3.1.4. The Bible affirms that all people are loved by God because they are made in God’s image. God’s love for persons who define their sexuality and sexual orientation contrary to biblical principles does not imply His approval of that definition or orientation or of the practices associated with these perspectives. 

3.1.5. As creatures made by God, our true identity and highest joy are found in obedience to the revealed will of our Creator, in respect to both our sexual identity and the sexual relations we choose, as in all of life. 

3.1.6. The Bible teaches that celibate singleness, like marriage, is a gift from God. The inability to act on one’s sexual desires does not render one less human. Rather, celibate single people demonstrate aspects of what God intends for us as humans that are less apparent in married people. 
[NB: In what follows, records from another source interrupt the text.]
--- src/rtl/prog_loader.sv ---
// Boot-time program loader: writes a length-prefixed word stream into memory, then releases the CPU.
// Define PROG_LOADER_CHECKSUM_EN to require a trailer word matching the mod-1024 data sum.
module prog_loader #(
  parameter logic [13:0] BASE_ADDR = 14'd0
) (
  input  logic        clk,
  input  logic        rst,
  input  logic        in_valid,
  input  logic [9:0]  in_data,
  output logic        in_ready,
  input  logic        restart,
  output logic [13:0] m_addr,
  output logic [9:0]  m_indata,
  output logic        m_write,
  output logic        m_read,
  output logic        busy,
  output logic        cpu_run,
  output logic        error,
  output logic [13:0] words_loaded
);

  localparam int unsigned AW = 14;
  localparam int unsigned DW = 10;

  typedef enum logic [2:0] {
    S_CNT_HI = 3'd0,
    S_CNT_LO = 3'd1,
    S_DATA   = 3'd2,
    S_FLUSH  = 3'd3,
    S_CHECK  = 3'd4,
    S_DONE   = 3'd5,
    S_ERR    = 3'd6
  } state_t;

  state_t        r_state;
  state_t        w_next;
  logic [AW-1:0] r_len;
  logic [AW-1:0] r_words;
  logic [AW-1:0] r_addr;
  logic [DW-1:0] r_data;
  logic          r_write;
  logic          r_busy;
  logic          r_ready;
  logic          r_run;
  logic          w_xfer;
  logic          w_last;
  logic [AW-1:0] w_len_full;
`ifdef PROG_LOADER_CHECKSUM_EN
  logic [DW-1:0] r_sum;
  logic          r_err;
`endif

  // State register
  always_ff @(posedge clk or negedge rst) begin
    if (!rst) r_state <= S_CNT_HI;
    else      r_state <= w_next;
  end

  // Next-state logic
  always_comb begin
    w_next     = r_state;
    w_xfer     = in_valid && r_ready;
    w_len_full = {r_len[13:10], in_data};
    w_last     = (r_words + AW'(1)) == r_len;
    case (r_state)
      S_CNT_HI: if (w_xfer) w_next = S_CNT_LO;
      S_CNT_LO: if (w_xfer) w_next = (w_len_full == '0) ? S_FLUSH : S_DATA;
      S_DATA:   if (w_xfer && w_last) w_next = S_FLUSH;
`ifdef PROG_LOADER_CHECKSUM_EN
      S_FLUSH:  w_next = S_CHECK;
      S_CHECK:  if (w_xfer) w_next = (in_data == r_sum) ? S_DONE : S_ERR;
`else
      S_FLUSH:  w_next = S_DONE;
`endif
      S_DONE, S_ERR: if (restart) w_next = S_CNT_HI;
      default:  w_next = S_CNT_HI;
    endcase
  end

  // Status flags registered from the next state so they change with the state itself
  always_ff @(posedge clk or negedge rst) begin
    if (!rst) begin
      r_busy  <= 1'b1;
      r_ready <= 1'b1;
      r_run   <= 1'b0;
`ifdef PROG_LOADER_CHECKSUM_EN
      r_err   <= 1'b0;
`endif
    end else begin
      r_busy  <= (w_next != S_DONE) && (w_next != S_ERR);
      r_ready <= (w_next == S_CNT_HI) || (w_next == S_CNT_LO) ||
                 (w_next == S_DATA)   || (w_next == S_CHECK);
      r_run   <= (w_next == S_DONE);
`ifdef PROG_LOADER_CHECKSUM_EN
      r_err   <= (w_next == S_ERR);
`endif
    end
  end

  // Length capture, memory write pipeline and word counting
  always_ff @(posedge clk or negedge rst) begin
    if (!rst) begin
      r_len   <= '0;
      r_words <= '0;
      r_addr  <= '0;
      r_data  <= '0;
      r_write <= 1'b0;
`ifdef PROG_LOADER_CHECKSUM_EN
      r_sum   <= '0;
`endif
    end else begin
      r_write <= 1'b0;
      case (r_state)
        S_CNT_HI: if (w_xfer) r_len[13:10] <= in_data[3:0];
        S_CNT_LO: if (w_xfer) r_len[9:0] <= in_data;
        S_DATA: begin
          if (w_xfer) begin
            r_write <= 1'b1;
            r_addr  <= BASE_ADDR + r_words;
            r_data  <= in_data;
            r_words <= r_words + AW'(1);
`ifdef PROG_LOADER_CHECKSUM_EN
            r_sum   <= r_sum + in_data;
`endif
          end
        end
        S_DONE, S_ERR: begin
          if (restart) begin
            r_words <= '0;
`ifdef PROG_LOADER_CHECKSUM_EN
            r_sum   <= '0;
`endif
          end
        end
        default: ;
      endcase
    end
  end

  assign in_ready     = r_ready;
  assign busy         = r_busy;
  assign cpu_run      = r_run;
  assign m_addr       = r_addr;
  assign m_indata     = r_data;
  assign m_write      = r_write;
  assign m_read       = 1'b0;
  assign words_loaded = r_words;
`ifdef PROG_LOADER_CHECKSUM_EN
  assign error        = r_err;
`else
  assign error        = 1'b0;
`endif

endmodule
3.2. The Fall: Human Brokenness and the Distortion of God’s Design for Human Sexuality 

3.2.1. The Bible declares that humanity’s fall into sin has profoundly distorted human relationships with God and others, including the distortion of our human sexuality. 
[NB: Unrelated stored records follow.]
===== config.mk =====
export PLATFORM = sky130hd
export DESIGN_NAME = opensync_cf_update
export DESIGN_NICKNAME = d
export VERILOG_FILES = /design/src/rtl/opensync_cf_update.sv
export SDC_FILE = /design/constraint.sdc
export NUM_CORES = 1
export LEC_CHECK = 0
export BUFFER_PORTS_ARGS = -buffer_cell sky130_fd_sc_hd__clkbuf_2
export CELL_PAD_IN_SITES_DETAIL_PLACEMENT = 0
export CELL_PAD_IN_SITES_GLOBAL_PLACEMENT = 2
export CORE_ASPECT_RATIO = 0.75
export CORE_MARGIN = 2
export CORE_UTILIZATION = 28
export DETAILED_ROUTE_END_ITERATION = 10
export PLACE_DENSITY = 0.73
export SLEW_MARGIN = 20
export SYNTH_ARGS = -nofsm -noshare
export SYNTH_HDL_FRONTEND = slang
export SYNTH_SLANG_ARGS = --single-unit
export TNS_END_PERCENT = 30

===== constraint.sdc =====
create_clock -name i_clk -period 3.7 [get_ports i_clk]
set_input_delay 1.11 -clock i_clk [delete_from_list [all_inputs] [get_ports i_clk]]
set_output_delay 1.11 -clock i_clk [all_outputs]
set_load 0.005 [all_outputs]

===== src/rtl/opensync_cf_update.sv =====
// PTP transparent-clock correction-field updater: delays the byte stream by eight
// cycles and, for an armed PTP frame, adds the residence time into the correction field.
module opensync_cf_update #(
    parameter int unsigned CF_OFFSET = 22,
    parameter logic [15:0] PTP_ETYPE = 16'h88F7
) (
    input  logic        i_clk,
    input  logic        i_rst_n,
    input  logic [7:0]  iv_data,
    input  logic        i_data_wr,
    input  logic [63:0] iv_receive_time,
    input  logic        i_cf_update_flag,
    input  logic [63:0] iv_local_time,
    output logic [7:0]  ov_data,
    output logic        o_data_wr
);

    localparam int unsigned DEPTH  = 8;
    localparam int unsigned IDX_W  = 11;
    localparam int unsigned RES_W  = 48;
    localparam logic [IDX_W-1:0] IDX_MAX    = IDX_W'(2047);
    localparam logic [IDX_W-1:0] IDX_ET_HI  = IDX_W'(12);
    localparam logic [IDX_W-1:0] IDX_ET_LO  = IDX_W'(13);
    localparam logic [IDX_W-1:0] IDX_CF_END = IDX_W'(CF_OFFSET + 7);

    typedef enum logic [2:0] {
        IDLE,
        ARMED,
        CHECK,
        UPDATE,
        PASS
    } state_t;

    state_t             state_q, state_d;
    logic               armed_q, armed_d;
    logic [63:0]        rx_time_q;
    logic [RES_W-1:0]   res_q;
    logic [IDX_W-1:0]   byte_idx_q;
    logic [7:0]         sd_data [DEPTH];
    logic               sd_valid [DEPTH];

    logic               capture_c;
    logic               rewrite_c;
    logic [63:0]        cf_old_c;
    logic [63:0]        cf_new_c;

    // Correction field as it stands the cycle its last byte is accepted: seven bytes
    // already in the line plus the incoming one.
    assign cf_old_c = {sd_data[6], sd_data[5], sd_data[4], sd_data[3],
                       sd_data[2], sd_data[1], sd_data[0], iv_data};
    assign cf_new_c = cf_old_c + {res_q, 16'h0000};

    assign ov_data   = sd_data[DEPTH-1];
    assign o_data_wr = sd_valid[DEPTH-1];

    // Eight-stage delay line; on rewrite the whole CF lands in stages 7..0 at once.
    always_ff @(posedge i_clk or negedge i_rst_n) begin
        if (!i_rst_n) begin
            for (int i = 0; i < DEPTH; i++) begin
                sd_data[i]  <= 8'h00;
                sd_valid[i] <= 1'b0;
            end
        end else begin
            sd_data[0]  <= i_data_wr ? iv_data : 8'h00;
            sd_valid[0] <= i_data_wr;
            for (int i = 1; i < DEPTH; i++) begin
                sd_data[i]  <= sd_data[i-1];
                sd_valid[i] <= sd_valid[i-1];
            end
            if (rewrite_c) begin
                for (int i = 0; i < DEPTH; i++) begin
                    sd_data[i] <= cf_new_c[8*i +: 8];
                end
            end
        end
    end

    // Byte index within the current frame, cleared in every gap cycle.
    always_ff @(posedge i_clk or negedge i_rst_n) begin
        if (!i_rst_n) begin
            byte_idx_q <= '0;
        end else if (!i_data_wr) begin
            byte_idx_q <= '0;
        end else if (byte_idx_q != IDX_MAX) begin
            byte_idx_q <= byte_idx_q + IDX_W'(1);
        end
    end

    // Receive time from the latest pulse; residence fixed at the armed frame's first byte.
    always_ff @(posedge i_clk or negedge i_rst_n) begin
        if (!i_rst_n) begin
            rx_time_q <= '0;
            res_q     <= '0;
        end else begin
            if (capture_c) begin
                res_q <= RES_W'(iv_local_time - rx_time_q);
            end
            if (i_cf_update_flag) begin
                rx_time_q <= iv_receive_time;
            end
        end
    end

    always_ff @(posedge i_clk or negedge i_rst_n) begin
        if (!i_rst_n) begin
            state_q <= IDLE;
            armed_q <= 1'b0;
        end else begin
            state_q <= state_d;
            armed_q <= armed_d;
        end
    end

    // Next-state logic; a pulse always re-arms, even on the cycle an armed frame starts.
    always_comb begin
        state_d   = state_q;
        armed_d   = armed_q;
        capture_c = 1'b0;
        rewrite_c = 1'b0;

        if (!i_data_wr) begin
            state_d = (armed_q || i_cf_update_flag) ? ARMED : IDLE;
        end else begin
            case (state_q)
                IDLE: begin
                    state_d = PASS;
                end
                ARMED: begin
                    state_d   = CHECK;
                    capture_c = 1'b1;
                    armed_d   = 1'b0;
                end
                CHECK: begin
                    if (byte_idx_q == IDX_ET_HI && iv_data != PTP_ETYPE[15:8]) begin
                        state_d = PASS;
                    end else if (byte_idx_q == IDX_ET_LO) begin
                        state_d = (iv_data == PTP_ETYPE[7:0]) ? UPDATE : PASS;
                    end
                end
                UPDATE: begin
                    if (byte_idx_q == IDX_CF_END) begin
                        rewrite_c = 1'b1;
                        state_d   = PASS;
                    end
                end
                PASS: begin
                    state_d = PASS;
                end
                default: begin
                    state_d = IDLE;
                end
            endcase
        end

        if (i_cf_update_flag) begin
            armed_d = 1'b1;
        end
    end

endmodule

=== Word-level counts from Yosys, hierarchy flattened ===
Cells that the tools add are included.

* Eq/ne operators: 13
* Add/subtract/negate cells: 3
* $lt $le $gt $ge: 0
* Bitwise operators: 0
* Shift operators: 0
* Reduce and logical (&&, ||, !) cells: 8
* Multiplexer cells: 19
* $mul: 0
* Div/mod/pow operators: 0

{| class="wikitable"
|+ Operators with widths
! operator !! number
|-
| adder 64 bit || 1
|-
| 2-to-1 mux 64 bit || 1
|-
| subtractor 48 bit || 1
|-
| == test 11 x 4 -> 1 bit, second input constant || 2
|-
| 2-to-1 mux 11 bit || 2
|-
| 2-to-1 mux 3 bit || 5
|-
| case mux 3 bit (4 select lines) || 1
|-
| adder 11 x 1 -> 11 bit, second input constant || 1
|-
| == test 11 x 5 -> 1 bit, second input constant || 1
|-
| != test 11 bit, second input constant || 1
|-
| 2-to-1 mux 1 bit || 9
|-
| == test 8 bit, second input constant || 1
|-
| 2-to-1 mux 8 bit || 1
|-
| != test 8 bit, second input constant || 1
|-
| == test 3 x 2 -> 1 bit, second input constant || 2
|-
| != test 4 bit, second input constant || 1
|-
| AND reduction 2 bit || 2
|-
| nonzero test 2 bit || 2
|-
| == test 3 x 1 -> 1 bit, second input constant || 1
|-
| == test 3 bit, second input constant || 1
|-
| logical NOT 3 bit || 1
|-
| != test 3 bit, second input constant || 1
|-
| != test 2 x 1 -> 1 bit, second input constant || 1
|-
| OR reduction 2 bit || 1
|-
| 2 further kinds || 2
|}

* Word-level logic and storage cells: 64
* Memories kept: 0
* ROM bits: 0
* Bits in writable memories: 0
* Input bits: 140
* Latch bits: 0
* Output and inout bits: 9
* Flip-flop bits (word level): 183

=== Logic depth before layout (Yosys ltp) ===
* Depth in word-level cells: 6
* Mapped depth: 13
* Mapped depth without buffers: 13

=== Worst setup path after synthesis ===
No wires, ideal clock.

* Path type: input -> register
* Start: input iv_local_time[0]
* End: register res_q[46]
* Arrival time: 3.529 ns
* Path slack: 0.045 ns
* Buffers on the path: 0
* Setup time: 0.126 ns
* Required time: 3.574 ns
* Stages on the path: 13
* Path through: inv_1 -> ha_1 -> fa_1 -> nor2b_1 -> o21a_1 -> o211ai_1 -> a21oi_1 -> a21boi_0 -> o21ai_0 -> a21oi_1 -> a21oi_1 -> nor3_1 -> a311o_1

* Cells in the longest elaborated chain, start to end: 1

{| class="wikitable"
|+ Ends and longest elaborated chain
! what !! line !! text
|-
| start, declared || 13 || <nowiki>input logic [63:0] iv_local_time,</nowiki>
|-
| subtractor 48 bit || 96 || <nowiki>res_q <= RES_W'(iv_local_time - rx_time_q);</nowiki>
|-
| end signal, assigned || 96 ||
|-
| end, declared || 37 || <nowiki>logic [RES_W-1:0] res_q;</nowiki>
|}

Every way passes these cells.
A chain may end at the register's enable or synchronous reset.

=== Worst setup path in the final report ===
* Start: input iv_local_time[8]
* End: register res_q[35]

Same word-level chain as after synthesis.

==> flow_summary.yaml <==
outcome:
  status: "finished, final reports clean"
timing:
  whs_ns: 0.347
  post-route-period-util: 0.931
  tightest_slew_ns: 0.702
  hold_violations: 0
  layout_min_cycle_time_ns: 3.44
  fmax_ghz: 0.290
  rsz0062_at_grt: "no"
  slew-limit-headroom: 0.532
  slew_violations: 0
  setup_viol: 0
  skew_ns: 0.0138
cts:
  cts_buffers: 17
  cts_root_buf: "clkbuf_16"
  htree_levels: 4
  clkSinkCount: 183
  clk_pin_slew_worst_paths_ns: 0.07
  tritoncts: "yes"
  insertion_delay_ns: 0.45
  cts_buffer_depth: 2
critical_path:
  cp.required_ns: 4.03
  r2r_cells: 12
  end_kind: "register"
  critPathMaxFanout: 4
  rr_startpoint: "res_q[0]"
  critPathKind: "in -> reg"
  reg2reg_to: "cf_old_c[56]"
  cp-start-kind: "input pin"
  worstPathArrival_ns: 3.77
  r2r_slack_ns: 0.30
synth:
  synth_edf_count: 0
  synth.distinct_cells: 66
  ys_warn_count: 0
  ys_seq_area_frac: 0.384
  synth-async-reset-ratio: 1.00
  synth_flop_cell: "dfrtp_1"
  yosysTopAreaCell: "dfrtp_1"
  synth_area_mm2: 0.0119
  postSynthAreaPerCell_um2: 8.70
  synthCells: 1371
  ys_ff_latch: 183
  synth_top_area_share: 0.384
  synth_area_leaders: "dfrtp_1 38%, ha_1 10%, o21ai_0 7.3%, nand2_1 6.3%, a21oi_1 4.3%"
  synth_nets: 1610
drt:
  vias_per_cell: 4.74
  drtPass1Iterations: 5
  drcViolationCount: 0
  via_count: 9942
  drt_iter0_drc: 547
  dr_wl_met3_um: 924
  met1_length_um: 19200
  routed_wl_um: 33500
  post_drt_wl_per_cell_um: 16.0
  highest_layer: "met4"
  dr_wl_met2_um: 13100
  ant_nets: 0
floorplan:
  die_area_mm2: 0.0443
  initial_core_util: 0.284
  coreArea_mm2: 0.0420
  ios: 149
  rows: 65
  die_height_um: 183
  die_x_um: 242
place:
  hpwl_um: 26600
  io_buffers: 116
  gp_congestion: 0.826
power_and_ir_drop:
  powerDensity_mw_per_mm2: 539
  combPwrFrac: 0.402
  power.net_switching_uw: 2970
  switching_share: 0.388
  p_leak_uw: 0.00678
  pwr-share-clk: 0.256
  peakVddDrop_uv: 306
  seq_power_share: 0.342
  intPower_uw: 4690
final_layout:
  fillers: 4466
  seq_area_mm2: 0.00458
  layout-drive-gt1-share: 0.159
  multi_input_area_mm2: 0.00685
  nNetsFinal: 1753
  final_util: 0.337
  syn_to_final_growth_pct: 19.0
grt:
  grt_usage: 0.157
  grt_pass1_wl_um: 54700
  grt_overflow: 0
  antenna_found_initial: 1
  grt_start_max_net_pins: 93
  grt_pass1_vias: 9767
flow_run:
  maxCapViolations: 0
worst_hold_path:
  min_to: "cf_old_c[17]"
  min_path_type: "reg -> reg"
  worstHoldStart: "cf_old_c[9]"
  holdPathStages: 0
per-layer routing:
layer / up-vias / GRT usage
li1: 5142 / -
met1: 4646 / 0.252
met2: 136 / 0.212
met3: 18 / 0.0268
met4: 0 / 0.0365
met5: - / 0
worst max path at each step:
stage	start	end
after floorplan	iv_local_time[0]	res_q[46]
after global placement	iv_local_time[0]	res_q[32]
after detailed placement	iv_local_time[0]	res_q[28]
after CTS	iv_local_time[0]	res_q[28]
after global routing	res_q[0]	cf_old_c[60]
final	iv_local_time[8]	res_q[35]
placed cells by master (no fill, tap or decap), drive strengths merged, types with 3 or more instances in the layout:
| master | Yosys | layout |
|---|---|---|
| o21ai | 178 | 178 |
| clkbuf | 55 | 133 |
| o21a | 14 | 14 |
| a41oi | 8 | 8 |
| o31ai | 9 | 9 |
| buf | 4 | 68 |
| nand4 | 26 | 26 |
| inv | 80 | 86 |
| xor2 | 38 | 38 |
| mux2 | 8 | 8 |
| dfrtp | 183 | 183 |
| ha | 97 | 97 |
| a21oi | 104 | 104 |
| nor3 | 18 | 18 |
| nand2 | 200 | 200 |
| nand3 | 19 | 19 |
| a21o | 56 | 56 |
| nor2 | 48 | 48 |
| or3 | 4 | 4 |
| a21boi | 4 | 4 |
| nor4 | 5 | 5 |
| nand2b | 10 | 10 |
| a31oi | 18 | 18 |
| o21bai | 27 | 27 |
| bufinv | 0 | 3 |
| and3 | 10 | 10 |
| and2 | 21 | 21 |
| a2111oi | 3 | 3 |
| a211o | 4 | 4 |
| xnor2 | 57 | 57 |
| o311ai | 4 | 4 |
| nor2b | 11 | 11 |
| nor4b | 4 | 4 |
| clkinv | 0 | 4 |
| a211oi | 10 | 10 |
| o211ai | 4 | 4 |
state kept, by name, summed over array words and instances (netlist names):
signal      cells
sd_valid        7
armed_q         1
o_data_wr       1
cf_old_c       56
res_q          48
byte_idx_q     11
ov_data         8
rx_time_q      48
state_q         3
cell usage after synthesis (3+ instances only):
master,instances
nand2_1,200
dfrtp_1,183
o21ai_0,173
a21oi_1,103
ha_1,97
inv_1,80
xnor2_1,57
a21o_1,56
clkbuf_1,55
nor2_1,48
xor2_1,38
o21bai_1,27
nand4_1,26
and2_1,21
nand3_1,19
nor3_1,18
a31oi_1,17
o21a_1,14
nor2b_1,11
a211oi_1,10
and3_1,10
nand2b_1,10
o31ai_1,9
mux2_2,8
a41oi_1,6
o21ai_1,5
a211o_1,4
a21boi_0,4
nor4_1,4
nor4b_1,4
or3_1,4
o211ai_1,3
o311ai_0,3
worst max-delay path, stage by stage:
cell,delay [ns]
clkbuf_2,0.08
ha_1,0.30
a21o_1,0.16
a21o_1,0.21
a2111oi_4,0.40
o31a_1,0.23
a21oi_1,0.11
a211o_1,0.35
a211o_1,0.33
a41oi_2,0.24
xor2_1,0.18
o21ai_1,0.07
stage by stage:
step | power (uW) | area [um^2] | setup TNS (ns) | worst slack [ns] | std cells
after floorplan | 4730 | 11900 | 0 | 0.0452 | 1371
after global placement | 5680 | 13500 | -4.70 | -0.377 | 2064
after detailed placement | 5690 | 13500 | -5.71 | -0.447 | 2064
after CTS | 7710 | 14200 | 0 | 0.0157 | 2096
after global routing | 8260 | 14200 | 0 | 0.0128 | 2097
final | 7650 | 14200 | 0 | 0.256 | 2097
cell type report:
cell class              instances  area share
clock buffers                  18      0.0302
clock inverters                14      0.0133
repair buffers                183      0.0796
inverters                      80      0.0212
flip-flops and latches        183       0.323
multi-input cells            1049       0.483
diodes                          1    0.000176
well taps                     569      0.0502
power groups by stage:
stage                     clock network (uW)  registers (uW)  logic, uW
after floorplan                            0            2500       2220
after global placement                     0            2650       3030
after detailed placement                   0            2650       3030
after CTS                               2040            2620       3050
after global routing                    2110            2660       3490
final                                   1960            2620       3080
cell families after synthesis:
family | synth area share
adders and majority gates | 0.105
buffers and inverters | 0.0439
DFF | 0.384
AOI/OAI and AO/OA | 0.240
muxes | 0.00839
xor gates and xnor gates | 0.0698
and+or+nand+nor | 0.149
what timing repair did:
item                       CTS  global route
gates resized for setup      0             9
setup endpoints to repair    0            13
hold buffers                 0             0
setup buffers                0             0
Power figures use the tool's default switching activity.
3.2.2. Sexual brokenness results from this distortion and causes confusion and temptation to violate God’s will in the expression of our sexual desires. Although sexual temptation is not itself sin, Jesus taught that the decision to act on this temptation in thought or behaviour is sinful. 

3.2.3. The Bible declares that sexual sin harms everyone involved. It is counterproductive to the flourishing of society and individuals, and it sometimes results in humiliation, degradation, abuse, or exploitation that violates the inherent dignity of all people as God’s image bearers. 
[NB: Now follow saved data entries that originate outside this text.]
==> config.mk <==
export PLATFORM = sky130hd
export DESIGN_NAME = stream_xor_cipher_flat
export DESIGN_NICKNAME = d
export VERILOG_FILES = /design/src/rtl/stream_xor_cipher_if.sv /design/src/rtl/stream_xor_cipher.sv /design/src/flat_wrapper.sv
export SDC_FILE = /design/constraint.sdc
export NUM_CORES = 1
export LEC_CHECK = 0
export CORE_MARGIN = 2
export CORE_UTILIZATION = 50
export DETAILED_ROUTE_END_ITERATION = 10
export PLACE_DENSITY_LB_ADDON = 0.12
export SYNTH_ARGS = -nofsm -noshare
export SYNTH_HDL_FRONTEND = slang
export SYNTH_SLANG_ARGS = --single-unit
==> constraint.sdc <==
create_clock -name clk -period 3.6 [get_ports clk]
set_input_delay 0.54 -clock clk [delete_from_list [all_inputs] [get_ports clk]]
set_output_delay 0.54 -clock clk [all_outputs]
set_load 0.02 [all_outputs]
3.2.4. The biblical doctrine of original sin teaches us that many human desires are inherently sinful and thus must be managed for good and denied in practice, and this truth is recognized implicitly by all humans. 

3.3. Redemption: Christ’s Restored Design for Human Sexuality 

3.3.1. The Bible declares that the Son of God became human to restore our broken world through His obedient life, death, and resurrection. As new creations in Christ, we are transformed in both our understanding of human sexuality and our sexual practice.

3.3.2. Jesus Christ reaffirmed, through His teaching, God’s creational intention. Namely, that the fulfillment and enjoyment of sexual desire take place only within the context of the covenant marriage of one man and one woman. 

3.3.3. The risen Christ bestowed upon all His followers the Holy Spirit, who indwells and empowers all believers to obey God’s will and enables us to express holiness and purity in the expression of our human sexuality. 

3.3.4. The Church is designed to be an eternal community where people are enabled to experience healthy, restored relationships with God and others. Sexual gratification, while a good gift from God, is not necessary for the enjoyment of this glorious Church community, nor does its glory compare to it. 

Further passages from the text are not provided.